Source data
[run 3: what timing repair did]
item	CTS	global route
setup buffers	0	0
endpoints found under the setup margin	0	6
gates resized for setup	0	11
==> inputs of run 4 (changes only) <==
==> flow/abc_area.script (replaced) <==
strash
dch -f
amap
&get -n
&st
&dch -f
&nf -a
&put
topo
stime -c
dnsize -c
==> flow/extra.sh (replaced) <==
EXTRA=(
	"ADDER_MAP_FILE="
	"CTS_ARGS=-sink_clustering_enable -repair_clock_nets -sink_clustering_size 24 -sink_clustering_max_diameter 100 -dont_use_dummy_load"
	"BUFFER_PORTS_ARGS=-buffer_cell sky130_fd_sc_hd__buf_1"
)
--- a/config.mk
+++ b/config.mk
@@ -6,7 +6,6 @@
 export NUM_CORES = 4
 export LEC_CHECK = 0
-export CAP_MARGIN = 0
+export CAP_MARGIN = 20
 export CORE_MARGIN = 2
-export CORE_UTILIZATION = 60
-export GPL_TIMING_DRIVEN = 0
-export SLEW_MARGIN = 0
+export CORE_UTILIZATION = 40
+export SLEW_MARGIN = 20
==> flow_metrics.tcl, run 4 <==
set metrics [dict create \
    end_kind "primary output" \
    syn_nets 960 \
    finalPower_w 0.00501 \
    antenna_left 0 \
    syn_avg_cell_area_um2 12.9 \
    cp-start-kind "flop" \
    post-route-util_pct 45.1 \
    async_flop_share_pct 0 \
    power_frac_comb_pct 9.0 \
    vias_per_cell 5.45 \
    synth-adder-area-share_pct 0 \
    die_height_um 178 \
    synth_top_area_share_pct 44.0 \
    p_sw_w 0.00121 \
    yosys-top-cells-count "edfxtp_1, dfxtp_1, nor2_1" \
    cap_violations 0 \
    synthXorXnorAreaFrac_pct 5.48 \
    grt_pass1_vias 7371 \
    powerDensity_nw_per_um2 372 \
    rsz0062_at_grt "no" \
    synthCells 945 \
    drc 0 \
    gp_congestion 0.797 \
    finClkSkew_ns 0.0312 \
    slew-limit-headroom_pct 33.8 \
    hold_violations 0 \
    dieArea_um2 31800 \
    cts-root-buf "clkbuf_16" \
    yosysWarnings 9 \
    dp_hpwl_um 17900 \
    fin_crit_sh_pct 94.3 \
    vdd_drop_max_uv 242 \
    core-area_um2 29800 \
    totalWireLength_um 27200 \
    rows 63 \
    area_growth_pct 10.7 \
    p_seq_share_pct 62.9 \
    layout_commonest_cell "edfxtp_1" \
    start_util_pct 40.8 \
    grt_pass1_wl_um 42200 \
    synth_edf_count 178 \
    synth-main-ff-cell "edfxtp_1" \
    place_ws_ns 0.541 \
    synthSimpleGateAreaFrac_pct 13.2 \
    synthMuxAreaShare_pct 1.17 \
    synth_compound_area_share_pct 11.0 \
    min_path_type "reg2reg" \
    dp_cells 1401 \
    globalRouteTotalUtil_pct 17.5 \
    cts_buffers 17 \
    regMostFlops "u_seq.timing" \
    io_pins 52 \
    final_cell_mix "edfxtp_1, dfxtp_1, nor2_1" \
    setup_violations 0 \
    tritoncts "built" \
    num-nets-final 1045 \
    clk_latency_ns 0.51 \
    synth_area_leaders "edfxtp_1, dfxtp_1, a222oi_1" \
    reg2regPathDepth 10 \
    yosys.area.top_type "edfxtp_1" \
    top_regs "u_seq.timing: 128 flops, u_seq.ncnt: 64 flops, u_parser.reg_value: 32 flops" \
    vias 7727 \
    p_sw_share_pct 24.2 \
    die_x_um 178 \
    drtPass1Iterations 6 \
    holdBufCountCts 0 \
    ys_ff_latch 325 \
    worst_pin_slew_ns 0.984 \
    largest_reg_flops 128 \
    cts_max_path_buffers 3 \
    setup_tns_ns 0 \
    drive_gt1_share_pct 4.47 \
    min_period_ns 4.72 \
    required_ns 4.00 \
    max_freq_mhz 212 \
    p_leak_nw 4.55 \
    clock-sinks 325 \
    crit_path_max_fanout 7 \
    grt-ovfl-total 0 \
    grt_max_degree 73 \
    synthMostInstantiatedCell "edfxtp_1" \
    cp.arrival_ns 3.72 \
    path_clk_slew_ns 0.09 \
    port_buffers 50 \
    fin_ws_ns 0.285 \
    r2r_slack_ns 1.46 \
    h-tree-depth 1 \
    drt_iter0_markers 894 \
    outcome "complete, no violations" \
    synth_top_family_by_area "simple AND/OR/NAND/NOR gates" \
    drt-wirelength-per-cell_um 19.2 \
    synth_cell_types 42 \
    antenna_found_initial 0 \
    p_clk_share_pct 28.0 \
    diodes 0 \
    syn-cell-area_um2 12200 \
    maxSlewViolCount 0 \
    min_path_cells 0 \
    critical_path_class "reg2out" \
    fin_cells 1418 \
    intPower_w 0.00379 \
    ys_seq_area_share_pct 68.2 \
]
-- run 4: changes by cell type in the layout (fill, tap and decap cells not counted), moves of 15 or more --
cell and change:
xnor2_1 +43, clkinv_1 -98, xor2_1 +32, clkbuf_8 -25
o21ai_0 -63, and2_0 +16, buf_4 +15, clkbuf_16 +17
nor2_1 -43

Assignment
Reproduce only the lines above, starting at the line with "crit_path_max_fanout 7 \" and ending at the line with "drt-wirelength-per-cell_um 19.2 \", exactly as written.

Exercise output
    crit_path_max_fanout 7 \
    grt-ovfl-total 0 \
    grt_max_degree 73 \
    synthMostInstantiatedCell "edfxtp_1" \
    cp.arrival_ns 3.72 \
    path_clk_slew_ns 0.09 \
    port_buffers 50 \
    fin_ws_ns 0.285 \
    r2r_slack_ns 1.46 \
    h-tree-depth 1 \
    drt_iter0_markers 894 \
    outcome "complete, no violations" \
    synth_top_family_by_area "simple AND/OR/NAND/NOR gates" \
    drt-wirelength-per-cell_um 19.2 \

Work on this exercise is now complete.